言葉数は少ないが、休憩室での昼食時には休日の出来事を楽しげに話してくることもある。また、こちらから興味があるような事柄の新聞記事について質問するなど、障害者自身の負担にならない程度にコミュニケーションを図っている。
当人も、「今の職場は人間関係も良い。順調に仕事ができている」と話していた。前職は県外にある自動車や船の部品を作る工場で働いていたが、独特な油の臭いが嫌で続かなかったとのことである。「今の職場で大変だなと思うことは何かあるか」と聞いてみたところ、「何もない」との答えが返ってきた。
支社長が何度も口にする「障害者と思っていない」という周囲の認識が、当人にとっても「自分を職業人として認めてもらっている」という意識につながり、自信にもつながっているものと思われる。
4. 課題と今後の展望
広汎性発達障害の特徴として、コミュニケーションの困難性がある。

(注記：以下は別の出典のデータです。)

<file path="config.mk">
export PLATFORM = sky130hd
export DESIGN_NAME = mie_exec_unit
export DESIGN_NICKNAME = d
export VERILOG_FILES = /design/src/rtl/mie_exec_unit.v
export VERILOG_INCLUDE_DIRS = /design/src /design/src/rtl
export SDC_FILE = /design/constraint.sdc
export NUM_CORES = 1
export LEC_CHECK = 0
export BUFFER_PORTS_ARGS = -buffer_cell sky130_fd_sc_hd__buf_2
export CELL_PAD_IN_SITES_DETAIL_PLACEMENT = 0
export CELL_PAD_IN_SITES_GLOBAL_PLACEMENT = 2
export CORE_ASPECT_RATIO = 1.4
export CORE_MARGIN = 3
export CORE_UTILIZATION = 32
export DETAILED_ROUTE_END_ITERATION = 12
export PLACE_DENSITY = 0.85
export SYNTH_ARGS = -nofsm -noshare
export SYNTH_HDL_FRONTEND = slang
export SYNTH_SLANG_ARGS = --single-unit
</file>
<file path="constraint.sdc">
create_clock -name clk_sys -period 2.9 [get_ports clk_sys]
set_input_delay 0.435 -clock clk_sys [delete_from_list [all_inputs] [get_ports clk_sys]]
set_output_delay 0.435 -clock clk_sys [all_outputs]
set_load 0.05 [all_outputs]
</file>
`src/pkg/alert_therm_consts.vh`:
```
// offsets, field positions, reset values and timing counts of the alert mask / thermal timer bank
`ifndef ALERT_THERM_CONSTS_VH
`define ALERT_THERM_CONSTS_VH
`define OFS_ALERT_MASK_SECOND   8'h75
`define OFS_LOW_BITS_VOLTAGES   8'h76
`define OFS_LOW_BITS_TEMPS_12V  8'h77
`define OFS_CONFIG_THIRD        8'h78
`define OFS_THERMAL_FLAG_STATUS 8'h79
`define RST_ALERT_MASK_SECOND   8'h00
`define RST_CONFIG_THIRD        8'h00
`define RST_THERMAL_FLAG_STATUS 8'h00
`define BIT_TWELVE_VOLT_MASK    0
`define BIT_OVERTEMP_MASK       1
`define BIT_FAN1_MASK           2
`define BIT_FAN4_OR_TIMER_MASK  5
`define BIT_DIODE_ONE_MASK      6
`define BIT_DIODE_TWO_MASK      7
`define BIT_ALERT_PIN_SEL       0
`define BIT_FLAG_MONITOR        1
`define BIT_FULL_SPEED_ON_FLAG  2
`define BIT_FAST_SPEED          3
`define BIT_CONT_SPEED_CH1      4
`define CLK_HZ                  25000000
`define TIMER_STEP_US           22760
`define TIMER_STEP_CYCLES       ((`TIMER_STEP_US * 25) )
`endif

```
`src/logic/step_divider.v`:
```
// free-running divider producing a one-cycle enable every step
`timescale 1ns/10ps
`default_nettype none
module step_divider #(
  parameter integer STEP_CYCLES = 569000
) (
  // clock and reset
  input  wire        core_clk,
  input  wire        resetn,
  // control
  input  wire        restart,
  output reg         step
);
  reg [31:0] count;

  // restart aligns the first step to the start of an assertion
  always @(posedge core_clk) begin
    if (!resetn || restart) begin
      count <= 32'h00000000;
      step  <= 1'b0;
    end else if (count == STEP_CYCLES - 1) begin
      count <= 32'h00000000;
      step  <= 1'b1;
    end else begin
      count <= count + 32'h00000001;
      step  <= 1'b0;
    end
  end
endmodule
`default_nettype wire

```
`src/logic/alert_mask_therm_timer_regs.v`:
```
// register bank: second alert mask, low-bit readings, third config, thermal-flag timer
// Function
// - mask bit 0 blocks the alert for 12 V out-of-limit events
// - mask bit 1 is read-only and blocks overtemperature flag alerts
// - mask bits 2..4 block fan 1..3 fault alerts
// - mask bit 5 blocks fan 4 fault, or timer event when fan4 input is flag
// - mask bits 6,7 block diode fault alerts on remote 1 and 2
// - second mask register resets to zero
// - voltages low-bit register packs 2.5 V, core, supply, 5 V low bits
// - temps low-bit register packs 12 V, remote 1, local, remote 2 low bits
// - reading a low-bit register freezes it and its high registers until read
// - config bit 0 turns fan drive two pin into the alert output
// - config bit 1 enables flag monitoring on the selected pin
// - config bit 2 drives all fans full speed while flag asserted
// - config bit 3 selects 250 ms speed measurement period
// - config bits 4..7 make speed channels 1..4 measure continuously
// - lock bit makes third config register read-only
// - status bit 0 sets on flag assertion; a read clears it only if the flag is no longer asserted
// - upper status bits read zero until assertion exceeds 45.52 ms
// - after 45.52 ms status becomes 8-bit count, 22.76 ms steps
// - flag pin select routes the 5 V pin as the thermal flag
`include "alert_therm_consts.vh"
`timescale 1ns/10ps
`default_nettype none
module alert_mask_therm_timer_regs #(
  parameter integer STEP_CYCLES = `TIMER_STEP_CYCLES
) (
  // clock and reset
  input  wire        core_clk,
  input  wire        resetn,
  // register access from the serial interface logic
  input  wire [7:0]  reg_addr,
  input  wire        reg_wr,
  input  wire        reg_rd,
  input  wire [7:0]  reg_wdata,
  output reg  [7:0]  reg_rdata,
  output wire        hit,
  // other configuration held elsewhere
  input  wire        config_lock,
  input  wire        flag_pin_select,
  input  wire        overtemp_mask_in,
  // 10-bit results, live
  input  wire [9:0]  res_2v5,
  input  wire [9:0]  res_core,
  input  wire [9:0]  res_supply,
  input  wire [9:0]  res_5v,
  input  wire [9:0]  res_12v,
  input  wire [9:0]  res_remote1,
  input  wire [9:0]  res_local,
  input  wire [9:0]  res_remote2,
  // high-byte register reads reported by the bank that holds them
  input  wire [7:0]  high_read,
  output reg  [7:0]  high_freeze,
  output reg  [79:0] frozen_res,
  // pins
  input  wire        fan4_speed_input,
  input  wire        five_volt_pin,
  // event sources
  input  wire        ev_12v,
  input  wire        ev_fan1,
  input  wire        ev_fan2,
  input  wire        ev_fan3,
  input  wire        ev_fan4,
  input  wire        ev_timer,
  input  wire        ev_diode1,
  input  wire        ev_diode2,
  // outputs to the rest of the chip
  output wire [7:0]  alert_sources,
  output wire        alert_on_fan_drive_two_pin,
  output wire        full_speed_all,
  output wire        fast_speed,
  output wire [3:0]  continuous_speed,
  output wire        flag_active
);
  reg  [7:0] alert_mask_second;
  reg  [7:0] config_third;
  reg  [7:0] elapsed_steps;
  reg        assert_seen_bit;
  reg        over_threshold;
  reg  [1:0] phase;
  reg  [1:0] next_phase;
  reg  [1:0] sync_five;
  reg  [1:0] sync_fan4;
  reg        flag_q;
  reg  [79:0] live_snapshot;
  wire [79:0] live_res;
  wire       sel_mask;
  wire       sel_volt;
  wire       sel_temp;
  wire       sel_cfg;
  wire       sel_stat;
  wire       raw_flag;
  wire       step;
  wire       flag_rise;
  wire [7:0] events;
  wire [7:0] volt_low;
  wire [7:0] temp_low;
  wire [7:0] status_view;
  wire [6:0] assert_time_count;
  wire       count_step;
  wire       long_step;

  // assertion phases: idle, first step pending, second step pending, long
  localparam [1:0] PH_IDLE   = 2'b00;
  localparam [1:0] PH_FIRST  = 2'b01;
  localparam [1:0] PH_SECOND = 2'b10;
  localparam [1:0] PH_LONG   = 2'b11;

  // ------------------------------------------------------------
  // address decode
  // ------------------------------------------------------------
  assign sel_mask = (reg_addr == `OFS_ALERT_MASK_SECOND);
  assign sel_volt = (reg_addr == `OFS_LOW_BITS_VOLTAGES);
  assign sel_temp = (reg_addr == `OFS_LOW_BITS_TEMPS_12V);
  assign sel_cfg  = (reg_addr == `OFS_CONFIG_THIRD);
  assign sel_stat = (reg_addr == `OFS_THERMAL_FLAG_STATUS);
  assign hit      = sel_mask | sel_volt | sel_temp | sel_cfg | sel_stat;

  // ------------------------------------------------------------
  // flag input synchronisers
  // ------------------------------------------------------------
  // both candidate pins are synchronised so a change of select never glitches
  always @(posedge core_clk) begin
    if (!resetn) begin
      sync_five <= 2'b11;
      sync_fan4 <= 2'b11;
      flag_q    <= 1'b0;
    end else begin
      sync_five <= {sync_five[0], five_volt_pin};
      sync_fan4 <= {sync_fan4[0], fan4_speed_input};
      flag_q    <= raw_flag;
    end
  end

  // flag is active low on the pin
  // monitoring off forces it inactive, so a pin used as a plain input
  // never starts the timer or raises an alert
  assign raw_flag    = config_third[`BIT_FLAG_MONITOR] &
                       ~(flag_pin_select ? sync_five[1] : sync_fan4[1]);
  assign flag_rise   = raw_flag & ~flag_q;
  assign flag_active = raw_flag;

  // ------------------------------------------------------------
  // alert mask register
  // ------------------------------------------------------------
  // overtemp bit is fed from outside since software cannot write it
  always @(posedge core_clk) begin
    if (!resetn) begin
      alert_mask_second <= `RST_ALERT_MASK_SECOND;
    end else if (reg_wr && sel_mask) begin
      alert_mask_second <= reg_wdata;
    end
  end

  // events gated by the mask; bit 5 follows the pin use of the fan4 input
  assign events = {ev_diode2, ev_diode1,
                   (config_third[`BIT_FLAG_MONITOR] && !flag_pin_select) ? ev_timer : ev_fan4,
                   ev_fan3, ev_fan2, ev_fan1, raw_flag, ev_12v};
  assign alert_sources[`BIT_TWELVE_VOLT_MASK] =
    events[0] & ~alert_mask_second[`BIT_TWELVE_VOLT_MASK];
  assign alert_sources[`BIT_OVERTEMP_MASK] = events[1] & ~overtemp_mask_in;
  assign alert_sources[4:2] = events[4:2] & ~alert_mask_second[4:2];
  assign alert_sources[`BIT_FAN4_OR_TIMER_MASK] =
    events[5] & ~alert_mask_second[`BIT_FAN4_OR_TIMER_MASK];
  assign alert_sources[7:6] = events[7:6] & ~alert_mask_second[7:6];

  // ------------------------------------------------------------
  // third configuration register
  // ------------------------------------------------------------
  always @(posedge core_clk) begin
    if (!resetn) begin
      config_third <= `RST_CONFIG_THIRD;
    end else if (reg_wr && sel_cfg && !config_lock) begin
      config_third <= reg_wdata;
    end
  end

  assign alert_on_fan_drive_two_pin = config_third[`BIT_ALERT_PIN_SEL];
  assign full_speed_all   = config_third[`BIT_FULL_SPEED_ON_FLAG] & raw_flag;
  assign fast_speed       = config_third[`BIT_FAST_SPEED];
  assign continuous_speed = config_third[7:4];

  // ------------------------------------------------------------
  // low-bit freeze
  // ------------------------------------------------------------
  assign live_res = {res_remote2, res_local, res_remote1, res_12v,
                     res_5v, res_supply, res_core, res_2v5};

  // a low-bit read freezes its four channels until each high byte is read;
  // high_freeze bit n stays up until high_read[n]
  // limitation: a second low-bit read while frozen keeps the first capture,
  // so low and high halves still come from the same conversion
  genvar g;
  generate
    for (g = 0; g < 8; g = g + 1) begin : g_freeze
      always @(posedge core_clk) begin
        if (!resetn) begin
          high_freeze[g]            <= 1'b0;
          frozen_res[g*10 +: 10]    <= 10'h000;
        end else if (reg_rd && ((g < 4) ? sel_volt : sel_temp)) begin
          high_freeze[g]            <= 1'b1;
          frozen_res[g*10 +: 10]    <= high_freeze[g] ? frozen_res[g*10 +: 10]
                                                      : live_res[g*10 +: 10];
        end else if (high_read[g]) begin
          high_freeze[g]            <= 1'b0;
        end else if (!high_freeze[g]) begin
          frozen_res[g*10 +: 10]    <= live_res[g*10 +: 10];
        end
      end
    end
  endgenerate

  // low bits returned; a frozen channel returns its captured value
  always @* begin
    live_snapshot = live_res;
  end
  generate
    for (g = 0; g < 4; g = g + 1) begin : g_low
      assign volt_low[g*2 +: 2] = high_freeze[g] ? frozen_res[g*10 +: 2]
                                                 : live_snapshot[g*10 +: 2];
      assign temp_low[g*2 +: 2] = high_freeze[g+4] ? frozen_res[(g+4)*10 +: 2]
                                                   : live_snapshot[(g+4)*10 +: 2];
    end
  endgenerate

  // ------------------------------------------------------------
  // thermal-flag timer
  // ------------------------------------------------------------
  // one step pulse every 22.76 ms; restarting on a rising flag puts the
  // first step a full period after the assertion began
  step_divider #(
    .STEP_CYCLES (STEP_CYCLES)
  ) u_step (
    .core_clk (core_clk),
    .resetn   (resetn),
    .restart  (flag_rise),
    .step     (step)
  );

  // ------------------------------------------------------------
  // assertion phase
  // ------------------------------------------------------------
  // the count view opens only when one assertion outlasts two steps
  // (45.52 ms); short pulses that add up never open it on their own
  always @(posedge core_clk) begin
    if (!resetn) begin
      phase <= PH_IDLE;
    end else begin
      phase <= next_phase;
    end
  end

  // a released flag always returns to idle, whatever step is pending
  always @* begin
    next_phase = phase;
    case (phase)
      PH_IDLE: begin
        if (flag_rise) begin
          next_phase = PH_FIRST;
        end
      end
      PH_FIRST: begin
        if (!raw_flag) begin
          next_phase = PH_IDLE;
        end else if (step) begin
          next_phase = PH_SECOND;
        end
      end
      PH_SECOND: begin
        if (!raw_flag) begin
          next_phase = PH_IDLE;
        end else if (step) begin
          next_phase = PH_LONG;
        end
      end
      PH_LONG: begin
        if (!raw_flag) begin
          next_phase = PH_IDLE;
        end
      end
      default: begin
        next_phase = PH_IDLE;
      end
    endcase
  end

  // ------------------------------------------------------------
  // status and elapsed-time count
  // ------------------------------------------------------------
  // steps are counted only while the flag is asserted
  assign count_step = raw_flag & step;
  // a step that takes one assertion past two steps opens the count view
  assign long_step  = count_step & ((phase == PH_SECOND) | (phase == PH_LONG));

  // the count accumulates over assertions until read; a read clears it but
  // an event in the same cycle still lands, so no assertion is ever lost
  always @(posedge core_clk) begin
    if (!resetn) begin
      assert_seen_bit <= 1'b0;
      elapsed_steps   <= 8'h00;
      over_threshold  <= 1'b0;
    end else if (reg_rd && sel_stat) begin
      assert_seen_bit <= raw_flag;
      elapsed_steps   <= {7'h00, count_step};
      over_threshold  <= long_step;
    end else begin
      if (flag_rise) begin
        assert_seen_bit <= 1'b1;
      end
      // saturate: a flag held past the range keeps reading all ones
      if (count_step && (elapsed_steps != 8'hFF)) begin
        elapsed_steps <= elapsed_steps + 8'h01;
      end
      if (long_step) begin
        over_threshold <= 1'b1;
      end
    end
  end

  // below threshold only the seen bit is visible; past it bit 0 is the
  // low bit of the elapsed count
  assign assert_time_count = elapsed_steps[7:1];
  assign status_view = over_threshold ? {assert_time_count, elapsed_steps[0]}
                                      : {7'h00, assert_seen_bit};

  // ------------------------------------------------------------
  // read data
  // ------------------------------------------------------------
  // registered read data; unmapped addresses return zero so the serial
  // side can merge several banks without a decode of its own
  always @(posedge core_clk) begin
    if (!resetn) begin
      reg_rdata <= 8'h00;
    end else if (reg_rd) begin
      case (1'b1)
        sel_mask: reg_rdata <= {alert_mask_second[7:2], overtemp_mask_in,
                                alert_mask_second[0]};
        sel_volt: reg_rdata <= volt_low;
        sel_temp: reg_rdata <= temp_low;
        sel_cfg:  reg_rdata <= config_third;
        sel_stat: reg_rdata <= status_view;
        default:  reg_rdata <= 8'h00;
      endcase
    end
  end
endmodule
`default_nettype wire

```
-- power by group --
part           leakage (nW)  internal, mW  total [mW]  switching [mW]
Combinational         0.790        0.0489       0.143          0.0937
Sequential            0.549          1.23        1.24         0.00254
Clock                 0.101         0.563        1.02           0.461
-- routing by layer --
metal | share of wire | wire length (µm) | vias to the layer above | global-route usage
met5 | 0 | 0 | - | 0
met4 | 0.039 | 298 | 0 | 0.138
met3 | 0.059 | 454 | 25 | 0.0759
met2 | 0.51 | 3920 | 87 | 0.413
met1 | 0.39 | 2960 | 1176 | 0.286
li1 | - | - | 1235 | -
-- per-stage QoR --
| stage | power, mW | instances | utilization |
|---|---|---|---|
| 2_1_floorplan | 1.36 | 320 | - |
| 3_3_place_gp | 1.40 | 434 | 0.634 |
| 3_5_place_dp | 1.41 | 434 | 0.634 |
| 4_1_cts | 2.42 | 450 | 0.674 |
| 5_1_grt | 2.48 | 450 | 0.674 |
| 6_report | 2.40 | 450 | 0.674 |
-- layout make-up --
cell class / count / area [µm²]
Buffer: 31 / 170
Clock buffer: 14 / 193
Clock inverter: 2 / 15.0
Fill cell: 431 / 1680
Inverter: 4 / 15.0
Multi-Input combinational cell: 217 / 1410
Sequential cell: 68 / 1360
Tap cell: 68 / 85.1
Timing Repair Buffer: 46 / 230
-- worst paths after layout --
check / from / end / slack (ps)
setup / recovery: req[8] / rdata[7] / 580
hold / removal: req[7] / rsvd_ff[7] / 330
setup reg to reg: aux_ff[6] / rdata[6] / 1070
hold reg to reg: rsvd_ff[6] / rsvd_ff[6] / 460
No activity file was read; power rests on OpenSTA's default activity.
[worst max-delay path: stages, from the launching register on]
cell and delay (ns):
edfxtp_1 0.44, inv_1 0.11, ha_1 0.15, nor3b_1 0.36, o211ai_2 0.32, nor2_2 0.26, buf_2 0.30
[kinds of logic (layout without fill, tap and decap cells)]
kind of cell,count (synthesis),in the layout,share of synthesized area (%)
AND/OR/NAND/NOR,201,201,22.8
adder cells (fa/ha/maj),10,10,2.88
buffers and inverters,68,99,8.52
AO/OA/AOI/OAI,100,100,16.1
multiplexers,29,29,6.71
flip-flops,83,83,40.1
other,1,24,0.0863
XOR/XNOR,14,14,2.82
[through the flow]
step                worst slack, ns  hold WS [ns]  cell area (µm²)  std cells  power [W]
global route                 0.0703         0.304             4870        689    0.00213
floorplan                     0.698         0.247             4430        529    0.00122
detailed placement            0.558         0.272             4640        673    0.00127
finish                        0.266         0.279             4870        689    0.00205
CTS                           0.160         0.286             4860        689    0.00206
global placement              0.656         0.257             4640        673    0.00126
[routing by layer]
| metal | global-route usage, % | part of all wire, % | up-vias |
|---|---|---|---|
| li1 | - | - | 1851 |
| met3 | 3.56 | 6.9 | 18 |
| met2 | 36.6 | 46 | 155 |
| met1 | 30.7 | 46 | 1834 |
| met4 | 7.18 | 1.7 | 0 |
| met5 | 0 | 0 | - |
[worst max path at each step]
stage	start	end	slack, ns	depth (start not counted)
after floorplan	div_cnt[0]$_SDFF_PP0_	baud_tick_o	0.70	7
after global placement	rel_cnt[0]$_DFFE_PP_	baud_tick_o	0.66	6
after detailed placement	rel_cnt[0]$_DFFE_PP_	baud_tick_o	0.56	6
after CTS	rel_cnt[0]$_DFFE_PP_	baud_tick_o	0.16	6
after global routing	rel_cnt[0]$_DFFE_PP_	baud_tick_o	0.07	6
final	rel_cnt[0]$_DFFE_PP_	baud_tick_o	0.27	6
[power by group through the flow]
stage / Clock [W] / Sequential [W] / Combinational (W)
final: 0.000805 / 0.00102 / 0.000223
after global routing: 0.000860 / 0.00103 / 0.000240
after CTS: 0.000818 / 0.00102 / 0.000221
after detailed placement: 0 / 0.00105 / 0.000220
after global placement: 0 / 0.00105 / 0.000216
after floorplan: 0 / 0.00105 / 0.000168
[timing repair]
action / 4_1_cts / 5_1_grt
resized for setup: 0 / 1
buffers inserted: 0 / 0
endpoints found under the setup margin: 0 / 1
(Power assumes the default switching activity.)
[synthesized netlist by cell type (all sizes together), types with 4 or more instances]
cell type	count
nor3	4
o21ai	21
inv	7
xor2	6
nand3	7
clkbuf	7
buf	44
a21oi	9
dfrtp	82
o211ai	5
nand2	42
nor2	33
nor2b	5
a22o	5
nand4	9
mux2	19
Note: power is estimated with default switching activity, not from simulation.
===== src/pvsir_cfg.svh =====
// register map, field positions, reset values and frame constants for the vendor status block
`ifndef PVSIR_CFG_SVH
`define PVSIR_CFG_SVH

// register addresses on the management port
`define PVSIR_REG_LINK 5'h13
`define PVSIR_REG_SYMERR 5'h15
`define PVSIR_REG_EVENT 5'h1B
`define PVSIR_REG_XOVER 5'h1C
`define PVSIR_REG_PHYCTL 5'h1F

// field positions
`define PVSIR_LINK1000_BIT 2
`define PVSIR_LINK100_BIT 1
`define PVSIR_EVT_EN_MSB 15
`define PVSIR_EVT_EN_LSB 8
`define PVSIR_EVT_FLAG_MSB 7
`define PVSIR_EVT_FLAG_LSB 0
`define PVSIR_MDI_SET_BIT 7
`define PVSIR_SWAPOFF_BIT 6
`define PVSIR_PCS_LB_BIT 0
`define PVSIR_INT_POL_BIT 14
`define PVSIR_JAB_EN_BIT 9

// reset values and the symbol error count limit
`define PVSIR_SYMERR_RST 16'h0000
`define PVSIR_SYMERR_MAX 16'hFFFF
`define PVSIR_EVT_EN_RST 8'h00
`define PVSIR_EVT_FLAG_RST 8'h00
`define PVSIR_MDI_SET_RST 1'b0
`define PVSIR_SWAPOFF_RST 1'b0
`define PVSIR_PCS_LB_RST 1'b0
`define PVSIR_INT_POL_RST 1'b0
`define PVSIR_JAB_EN_RST 1'b1

// management frame
`define PVSIR_PREAMBLE_BITS 6'h20
`define PVSIR_OP_READ 2'h2
`define PVSIR_OP_WRITE 2'h1
`define PVSIR_HDR_LAST 4'hB
`define PVSIR_DATA_LAST 4'hF

`endif


===== src/pvsir_pkg.sv =====
// types shared by the vendor status register block
package pvsir_pkg;
    typedef enum logic [2:0] {
        PVSIR_PRE,
        PVSIR_START,
        PVSIR_HDR,
        PVSIR_TA,
        PVSIR_DATA
    } pvsir_mdio_state_t;
endpackage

毎日書いている日報に「○○さんの声がうるさかった」、「○○さんがドアを開けっ放しにしていた」など、他人の行動に対して当人が気になった事柄を書いていることがある。そんなときは「その状況で考えられる他人の行動」について、理解できるように説明を行っており、納得できない表情のまま話しが終わったときには、その都度根気強く対応を行っている。
業務の中で、現在もまだ困難なものが「電話対応」である。言葉がスムーズにすらすら出ないため、電話対応は難しい状況である。しかし今のところそれは仕事の支障にはなっておらず問題はない。
当事業所で障害者を受入れてからまだ2年半であり、実績としては浅いが、初めての障害者雇用が大変順調であったため、今後の障害者雇用についても機会があればぜひ受け入れたいと積極的な姿勢である。ただ仕事の内容は限られており、どうしても伝票処理や品物のチェックという事務的な内容が主な業務になってくる。そのため当事業所の規模からみて何人も受入が可能であるという状況ではない。また、当事業所の構造から、雇用できる障害者(障害種別)にある程度の制約もある。
当事業所が抱えている人的課題(作業量)と構造上の制約を考えると、今の時点で考えられる今後の展望としては「定着(長期継続雇用)」であろう。
ただ、全社的な取組としては更なる障害者雇用の拡大が期待できる。今後は多様なノウハウを蓄積して、それを定着に結びつけていくことを期待したい。